---- Provided information
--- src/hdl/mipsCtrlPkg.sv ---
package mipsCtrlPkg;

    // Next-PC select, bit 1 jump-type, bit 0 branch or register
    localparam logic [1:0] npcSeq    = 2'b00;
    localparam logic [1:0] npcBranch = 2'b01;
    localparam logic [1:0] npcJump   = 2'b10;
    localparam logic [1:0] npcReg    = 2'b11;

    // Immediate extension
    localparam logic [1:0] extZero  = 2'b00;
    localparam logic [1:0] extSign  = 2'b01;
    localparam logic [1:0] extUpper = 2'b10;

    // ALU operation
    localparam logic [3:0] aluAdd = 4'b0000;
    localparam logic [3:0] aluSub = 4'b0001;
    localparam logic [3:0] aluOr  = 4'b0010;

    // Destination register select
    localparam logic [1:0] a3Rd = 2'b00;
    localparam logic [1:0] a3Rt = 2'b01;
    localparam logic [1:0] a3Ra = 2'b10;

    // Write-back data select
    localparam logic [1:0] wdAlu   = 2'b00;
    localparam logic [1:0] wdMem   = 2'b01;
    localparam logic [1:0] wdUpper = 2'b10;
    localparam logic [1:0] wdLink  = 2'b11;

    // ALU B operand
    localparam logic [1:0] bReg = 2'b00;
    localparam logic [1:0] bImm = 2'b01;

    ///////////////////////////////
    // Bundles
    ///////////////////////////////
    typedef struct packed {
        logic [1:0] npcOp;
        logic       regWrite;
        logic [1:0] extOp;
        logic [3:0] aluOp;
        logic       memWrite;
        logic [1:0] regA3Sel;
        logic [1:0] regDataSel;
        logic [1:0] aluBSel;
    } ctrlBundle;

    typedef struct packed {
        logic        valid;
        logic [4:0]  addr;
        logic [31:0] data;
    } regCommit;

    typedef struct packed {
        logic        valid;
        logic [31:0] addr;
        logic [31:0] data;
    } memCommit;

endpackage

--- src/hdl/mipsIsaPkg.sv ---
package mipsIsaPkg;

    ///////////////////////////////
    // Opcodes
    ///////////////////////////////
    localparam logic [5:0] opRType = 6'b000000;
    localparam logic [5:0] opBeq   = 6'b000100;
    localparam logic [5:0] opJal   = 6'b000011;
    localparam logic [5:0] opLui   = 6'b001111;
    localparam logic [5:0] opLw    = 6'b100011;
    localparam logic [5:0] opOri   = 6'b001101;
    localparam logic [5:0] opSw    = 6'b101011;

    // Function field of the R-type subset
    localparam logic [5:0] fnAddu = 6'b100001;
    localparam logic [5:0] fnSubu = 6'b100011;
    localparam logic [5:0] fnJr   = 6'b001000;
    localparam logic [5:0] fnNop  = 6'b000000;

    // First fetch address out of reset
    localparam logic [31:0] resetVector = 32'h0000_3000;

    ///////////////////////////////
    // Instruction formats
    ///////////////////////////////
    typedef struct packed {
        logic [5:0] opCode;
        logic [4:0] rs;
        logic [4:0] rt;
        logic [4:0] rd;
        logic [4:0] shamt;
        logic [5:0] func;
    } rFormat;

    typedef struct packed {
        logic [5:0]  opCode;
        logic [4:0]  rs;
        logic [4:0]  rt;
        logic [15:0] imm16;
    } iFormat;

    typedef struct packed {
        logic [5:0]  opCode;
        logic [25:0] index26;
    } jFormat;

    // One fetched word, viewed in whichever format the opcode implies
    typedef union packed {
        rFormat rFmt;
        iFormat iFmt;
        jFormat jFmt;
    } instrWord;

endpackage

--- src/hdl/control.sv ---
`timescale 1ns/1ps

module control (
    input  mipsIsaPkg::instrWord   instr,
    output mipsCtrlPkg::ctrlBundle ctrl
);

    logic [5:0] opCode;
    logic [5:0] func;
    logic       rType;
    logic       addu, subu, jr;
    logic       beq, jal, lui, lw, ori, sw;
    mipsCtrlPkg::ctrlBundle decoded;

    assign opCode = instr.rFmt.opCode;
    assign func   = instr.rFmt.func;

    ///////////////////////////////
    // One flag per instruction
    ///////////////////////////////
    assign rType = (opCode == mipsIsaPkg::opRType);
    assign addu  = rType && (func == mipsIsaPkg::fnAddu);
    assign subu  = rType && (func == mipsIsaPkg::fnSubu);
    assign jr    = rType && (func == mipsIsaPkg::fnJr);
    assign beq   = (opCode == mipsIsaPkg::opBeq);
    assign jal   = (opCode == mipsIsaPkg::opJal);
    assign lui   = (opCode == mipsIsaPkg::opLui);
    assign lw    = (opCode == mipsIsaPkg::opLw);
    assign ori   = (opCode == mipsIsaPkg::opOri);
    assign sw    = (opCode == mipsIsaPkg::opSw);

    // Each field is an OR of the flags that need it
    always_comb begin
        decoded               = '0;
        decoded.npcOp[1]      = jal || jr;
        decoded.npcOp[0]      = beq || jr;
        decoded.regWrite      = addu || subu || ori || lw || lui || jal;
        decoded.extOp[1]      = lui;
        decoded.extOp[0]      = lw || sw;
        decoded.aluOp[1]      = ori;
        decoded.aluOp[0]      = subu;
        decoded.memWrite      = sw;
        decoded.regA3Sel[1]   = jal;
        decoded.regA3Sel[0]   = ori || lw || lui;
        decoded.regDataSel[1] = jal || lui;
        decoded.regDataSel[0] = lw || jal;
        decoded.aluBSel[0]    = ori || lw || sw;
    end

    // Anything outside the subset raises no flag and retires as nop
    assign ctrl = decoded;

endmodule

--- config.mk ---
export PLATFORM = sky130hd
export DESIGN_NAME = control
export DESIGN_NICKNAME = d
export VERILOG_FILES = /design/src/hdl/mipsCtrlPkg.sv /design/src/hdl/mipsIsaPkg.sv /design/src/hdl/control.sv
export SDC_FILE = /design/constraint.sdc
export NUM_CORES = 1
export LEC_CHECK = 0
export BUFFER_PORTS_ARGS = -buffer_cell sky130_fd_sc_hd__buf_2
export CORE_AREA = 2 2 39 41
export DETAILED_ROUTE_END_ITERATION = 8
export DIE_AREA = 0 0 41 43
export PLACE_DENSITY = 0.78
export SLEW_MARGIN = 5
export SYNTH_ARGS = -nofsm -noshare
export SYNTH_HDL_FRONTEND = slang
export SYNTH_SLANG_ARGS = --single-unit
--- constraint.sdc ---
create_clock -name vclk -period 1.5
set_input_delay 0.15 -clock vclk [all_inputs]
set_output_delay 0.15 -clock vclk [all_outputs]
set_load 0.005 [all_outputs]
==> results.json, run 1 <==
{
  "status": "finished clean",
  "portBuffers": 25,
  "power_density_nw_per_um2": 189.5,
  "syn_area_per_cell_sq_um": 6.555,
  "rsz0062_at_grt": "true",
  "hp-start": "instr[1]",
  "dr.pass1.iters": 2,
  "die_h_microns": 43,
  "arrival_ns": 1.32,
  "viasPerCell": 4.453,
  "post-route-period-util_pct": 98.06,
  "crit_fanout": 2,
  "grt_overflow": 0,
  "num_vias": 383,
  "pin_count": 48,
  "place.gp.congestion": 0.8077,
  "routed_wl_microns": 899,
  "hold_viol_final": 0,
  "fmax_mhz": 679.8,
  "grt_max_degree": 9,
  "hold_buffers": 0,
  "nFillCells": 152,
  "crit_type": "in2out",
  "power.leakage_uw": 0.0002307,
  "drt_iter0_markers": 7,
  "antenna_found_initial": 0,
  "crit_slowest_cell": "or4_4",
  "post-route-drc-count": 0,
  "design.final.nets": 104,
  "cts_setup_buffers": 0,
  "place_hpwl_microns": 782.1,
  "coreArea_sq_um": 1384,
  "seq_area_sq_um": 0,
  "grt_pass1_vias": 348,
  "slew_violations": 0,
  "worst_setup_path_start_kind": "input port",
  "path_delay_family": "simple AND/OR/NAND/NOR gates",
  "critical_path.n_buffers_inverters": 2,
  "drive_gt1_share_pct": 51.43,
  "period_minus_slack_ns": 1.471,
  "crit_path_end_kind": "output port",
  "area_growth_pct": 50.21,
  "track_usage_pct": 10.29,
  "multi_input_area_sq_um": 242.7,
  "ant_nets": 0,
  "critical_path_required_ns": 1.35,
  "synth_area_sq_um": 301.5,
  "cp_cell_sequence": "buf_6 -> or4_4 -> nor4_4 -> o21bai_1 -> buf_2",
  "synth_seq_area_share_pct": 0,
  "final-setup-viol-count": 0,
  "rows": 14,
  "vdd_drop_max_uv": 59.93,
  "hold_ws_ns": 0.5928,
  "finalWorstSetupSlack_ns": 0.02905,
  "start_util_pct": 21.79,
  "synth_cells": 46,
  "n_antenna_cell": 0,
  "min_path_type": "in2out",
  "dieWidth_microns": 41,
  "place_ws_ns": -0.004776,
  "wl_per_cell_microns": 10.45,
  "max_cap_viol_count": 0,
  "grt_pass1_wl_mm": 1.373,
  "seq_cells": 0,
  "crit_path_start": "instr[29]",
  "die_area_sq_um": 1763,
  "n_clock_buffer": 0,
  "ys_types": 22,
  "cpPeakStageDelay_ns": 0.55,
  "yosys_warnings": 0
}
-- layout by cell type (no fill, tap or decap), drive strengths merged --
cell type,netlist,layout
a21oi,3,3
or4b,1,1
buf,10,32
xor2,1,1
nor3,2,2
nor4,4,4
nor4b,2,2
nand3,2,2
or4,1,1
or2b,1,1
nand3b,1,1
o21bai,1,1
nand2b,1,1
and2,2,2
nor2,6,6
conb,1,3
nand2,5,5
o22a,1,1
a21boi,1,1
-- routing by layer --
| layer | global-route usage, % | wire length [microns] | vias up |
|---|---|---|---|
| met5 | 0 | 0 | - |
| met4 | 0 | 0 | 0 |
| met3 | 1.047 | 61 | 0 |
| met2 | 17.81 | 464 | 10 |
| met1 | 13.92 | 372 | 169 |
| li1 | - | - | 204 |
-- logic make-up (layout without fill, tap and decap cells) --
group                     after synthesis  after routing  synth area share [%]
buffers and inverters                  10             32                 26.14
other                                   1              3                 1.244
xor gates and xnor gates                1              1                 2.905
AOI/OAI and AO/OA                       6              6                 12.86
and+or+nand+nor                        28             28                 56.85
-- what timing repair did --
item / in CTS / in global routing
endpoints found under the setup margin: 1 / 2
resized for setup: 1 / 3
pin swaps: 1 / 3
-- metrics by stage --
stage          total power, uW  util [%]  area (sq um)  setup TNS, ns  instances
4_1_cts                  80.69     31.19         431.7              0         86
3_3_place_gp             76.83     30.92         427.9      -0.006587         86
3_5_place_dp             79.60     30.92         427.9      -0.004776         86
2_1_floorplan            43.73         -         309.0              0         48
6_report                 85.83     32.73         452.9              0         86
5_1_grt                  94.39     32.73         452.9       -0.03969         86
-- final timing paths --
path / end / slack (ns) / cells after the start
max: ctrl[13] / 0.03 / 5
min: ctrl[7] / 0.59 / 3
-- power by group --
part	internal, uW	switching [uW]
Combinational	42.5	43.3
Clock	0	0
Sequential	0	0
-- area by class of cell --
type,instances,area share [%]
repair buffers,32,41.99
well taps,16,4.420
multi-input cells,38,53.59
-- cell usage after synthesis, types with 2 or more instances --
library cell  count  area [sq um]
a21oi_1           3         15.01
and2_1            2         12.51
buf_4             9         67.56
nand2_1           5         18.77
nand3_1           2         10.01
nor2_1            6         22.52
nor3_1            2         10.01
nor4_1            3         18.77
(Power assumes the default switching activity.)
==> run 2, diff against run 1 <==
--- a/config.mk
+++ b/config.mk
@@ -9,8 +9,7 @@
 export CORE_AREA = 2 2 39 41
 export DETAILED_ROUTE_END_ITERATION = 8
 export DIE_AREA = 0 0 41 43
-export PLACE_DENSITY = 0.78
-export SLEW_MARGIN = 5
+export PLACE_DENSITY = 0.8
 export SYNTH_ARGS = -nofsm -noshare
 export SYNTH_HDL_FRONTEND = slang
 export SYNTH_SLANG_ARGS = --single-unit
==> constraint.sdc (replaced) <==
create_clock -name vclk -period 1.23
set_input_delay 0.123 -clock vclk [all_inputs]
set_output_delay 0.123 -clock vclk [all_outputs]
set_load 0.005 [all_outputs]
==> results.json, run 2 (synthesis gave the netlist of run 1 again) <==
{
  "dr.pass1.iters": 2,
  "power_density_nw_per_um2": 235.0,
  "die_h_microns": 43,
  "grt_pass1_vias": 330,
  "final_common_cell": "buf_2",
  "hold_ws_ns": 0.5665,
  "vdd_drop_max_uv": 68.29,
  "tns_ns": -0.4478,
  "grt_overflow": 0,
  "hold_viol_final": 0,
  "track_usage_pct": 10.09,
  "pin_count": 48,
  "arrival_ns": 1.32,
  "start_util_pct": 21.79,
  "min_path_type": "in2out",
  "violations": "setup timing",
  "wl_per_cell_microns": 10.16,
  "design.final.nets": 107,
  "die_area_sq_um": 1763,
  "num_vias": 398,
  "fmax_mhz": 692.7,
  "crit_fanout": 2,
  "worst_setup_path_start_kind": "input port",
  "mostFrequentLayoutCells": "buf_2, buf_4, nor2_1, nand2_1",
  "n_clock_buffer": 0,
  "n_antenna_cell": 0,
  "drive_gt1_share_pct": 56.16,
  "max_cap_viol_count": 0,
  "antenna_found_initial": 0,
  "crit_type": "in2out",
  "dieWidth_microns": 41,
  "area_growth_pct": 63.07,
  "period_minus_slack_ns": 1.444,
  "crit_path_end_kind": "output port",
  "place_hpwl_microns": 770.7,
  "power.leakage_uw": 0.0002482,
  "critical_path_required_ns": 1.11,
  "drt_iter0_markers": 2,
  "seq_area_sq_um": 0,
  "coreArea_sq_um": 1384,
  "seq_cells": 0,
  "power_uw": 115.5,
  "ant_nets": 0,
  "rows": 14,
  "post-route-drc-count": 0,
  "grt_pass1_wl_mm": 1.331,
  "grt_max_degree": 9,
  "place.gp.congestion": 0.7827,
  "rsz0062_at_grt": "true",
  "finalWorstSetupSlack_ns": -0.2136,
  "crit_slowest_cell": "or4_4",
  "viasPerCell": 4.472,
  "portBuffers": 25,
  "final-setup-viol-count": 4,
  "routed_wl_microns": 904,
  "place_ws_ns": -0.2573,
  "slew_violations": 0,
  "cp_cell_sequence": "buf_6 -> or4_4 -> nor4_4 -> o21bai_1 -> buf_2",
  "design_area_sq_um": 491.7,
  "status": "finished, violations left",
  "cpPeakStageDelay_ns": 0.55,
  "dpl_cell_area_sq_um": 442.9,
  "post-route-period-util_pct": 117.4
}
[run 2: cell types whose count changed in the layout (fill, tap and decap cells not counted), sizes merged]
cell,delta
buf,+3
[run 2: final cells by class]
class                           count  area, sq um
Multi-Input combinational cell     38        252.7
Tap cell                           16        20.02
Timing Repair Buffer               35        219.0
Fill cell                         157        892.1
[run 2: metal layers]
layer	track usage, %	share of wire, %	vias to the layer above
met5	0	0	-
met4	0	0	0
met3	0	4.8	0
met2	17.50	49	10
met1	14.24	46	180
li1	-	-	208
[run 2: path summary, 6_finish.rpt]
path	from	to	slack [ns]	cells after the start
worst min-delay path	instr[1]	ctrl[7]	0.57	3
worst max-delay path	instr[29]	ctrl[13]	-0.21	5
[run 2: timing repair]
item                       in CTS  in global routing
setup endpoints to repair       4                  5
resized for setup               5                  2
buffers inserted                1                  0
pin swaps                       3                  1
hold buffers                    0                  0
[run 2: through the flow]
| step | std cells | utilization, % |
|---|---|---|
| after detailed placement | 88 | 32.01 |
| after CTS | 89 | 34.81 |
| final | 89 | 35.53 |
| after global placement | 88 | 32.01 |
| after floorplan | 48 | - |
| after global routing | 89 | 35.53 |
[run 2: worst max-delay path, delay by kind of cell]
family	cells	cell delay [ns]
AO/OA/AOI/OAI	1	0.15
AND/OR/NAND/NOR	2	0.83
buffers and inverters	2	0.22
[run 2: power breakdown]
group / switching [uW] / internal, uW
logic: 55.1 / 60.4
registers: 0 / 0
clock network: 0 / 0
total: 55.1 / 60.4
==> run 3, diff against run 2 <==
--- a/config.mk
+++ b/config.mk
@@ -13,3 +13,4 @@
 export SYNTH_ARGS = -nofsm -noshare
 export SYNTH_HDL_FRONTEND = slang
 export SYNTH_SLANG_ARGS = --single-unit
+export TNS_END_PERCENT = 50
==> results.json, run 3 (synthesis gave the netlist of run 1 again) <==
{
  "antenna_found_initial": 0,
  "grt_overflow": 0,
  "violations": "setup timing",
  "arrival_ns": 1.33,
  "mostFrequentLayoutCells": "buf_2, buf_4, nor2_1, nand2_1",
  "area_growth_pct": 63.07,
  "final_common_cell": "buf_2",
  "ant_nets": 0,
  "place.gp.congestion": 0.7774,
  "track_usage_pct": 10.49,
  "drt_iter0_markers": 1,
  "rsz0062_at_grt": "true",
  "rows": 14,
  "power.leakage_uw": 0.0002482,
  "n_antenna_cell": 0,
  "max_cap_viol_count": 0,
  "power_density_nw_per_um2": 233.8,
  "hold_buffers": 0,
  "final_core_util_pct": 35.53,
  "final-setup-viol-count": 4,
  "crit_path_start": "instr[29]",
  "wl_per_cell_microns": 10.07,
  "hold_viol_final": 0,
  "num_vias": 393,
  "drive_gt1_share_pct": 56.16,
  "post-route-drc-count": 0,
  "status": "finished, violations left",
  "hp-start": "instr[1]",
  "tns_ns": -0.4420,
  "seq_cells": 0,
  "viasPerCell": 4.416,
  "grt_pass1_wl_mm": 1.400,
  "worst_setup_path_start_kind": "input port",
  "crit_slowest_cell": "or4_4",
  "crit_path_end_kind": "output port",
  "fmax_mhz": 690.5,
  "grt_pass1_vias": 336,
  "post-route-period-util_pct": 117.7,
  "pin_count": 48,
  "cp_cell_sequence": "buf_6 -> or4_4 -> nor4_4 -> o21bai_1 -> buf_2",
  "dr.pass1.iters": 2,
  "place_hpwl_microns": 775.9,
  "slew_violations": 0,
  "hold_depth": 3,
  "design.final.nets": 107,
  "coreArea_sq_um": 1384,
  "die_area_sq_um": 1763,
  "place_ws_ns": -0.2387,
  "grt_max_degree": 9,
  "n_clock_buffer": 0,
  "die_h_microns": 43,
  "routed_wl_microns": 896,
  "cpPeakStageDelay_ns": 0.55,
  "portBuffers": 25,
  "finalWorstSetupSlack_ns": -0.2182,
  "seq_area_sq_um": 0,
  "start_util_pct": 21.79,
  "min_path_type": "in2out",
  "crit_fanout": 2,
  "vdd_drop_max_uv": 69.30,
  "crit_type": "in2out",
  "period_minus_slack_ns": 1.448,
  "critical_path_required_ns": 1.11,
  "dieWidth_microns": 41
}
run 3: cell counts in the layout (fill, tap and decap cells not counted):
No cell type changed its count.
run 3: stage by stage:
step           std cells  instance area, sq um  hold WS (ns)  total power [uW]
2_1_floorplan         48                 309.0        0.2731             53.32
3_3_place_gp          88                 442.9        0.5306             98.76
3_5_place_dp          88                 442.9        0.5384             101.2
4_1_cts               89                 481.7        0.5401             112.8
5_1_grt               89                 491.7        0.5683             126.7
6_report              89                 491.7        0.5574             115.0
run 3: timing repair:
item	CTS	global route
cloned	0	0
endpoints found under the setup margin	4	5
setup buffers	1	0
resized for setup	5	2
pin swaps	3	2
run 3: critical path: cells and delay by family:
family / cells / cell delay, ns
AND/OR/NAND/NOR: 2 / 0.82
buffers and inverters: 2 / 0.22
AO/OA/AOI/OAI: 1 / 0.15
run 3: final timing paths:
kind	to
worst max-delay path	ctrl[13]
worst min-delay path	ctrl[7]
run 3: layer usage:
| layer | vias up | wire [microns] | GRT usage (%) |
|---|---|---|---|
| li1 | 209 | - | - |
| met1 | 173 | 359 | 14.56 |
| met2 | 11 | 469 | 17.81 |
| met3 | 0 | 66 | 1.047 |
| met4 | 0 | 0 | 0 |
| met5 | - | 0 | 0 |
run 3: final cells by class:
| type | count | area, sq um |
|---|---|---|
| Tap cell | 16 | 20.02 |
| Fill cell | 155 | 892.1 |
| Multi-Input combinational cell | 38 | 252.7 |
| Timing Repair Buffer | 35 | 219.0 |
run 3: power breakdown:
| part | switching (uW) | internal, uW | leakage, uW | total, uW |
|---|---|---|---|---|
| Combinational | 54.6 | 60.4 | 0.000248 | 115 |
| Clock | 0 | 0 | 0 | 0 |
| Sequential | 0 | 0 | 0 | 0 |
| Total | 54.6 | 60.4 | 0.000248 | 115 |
--------
Pull out all lines containing the word "paths" from the entries above.

-- final timing paths --
run 3: final timing paths:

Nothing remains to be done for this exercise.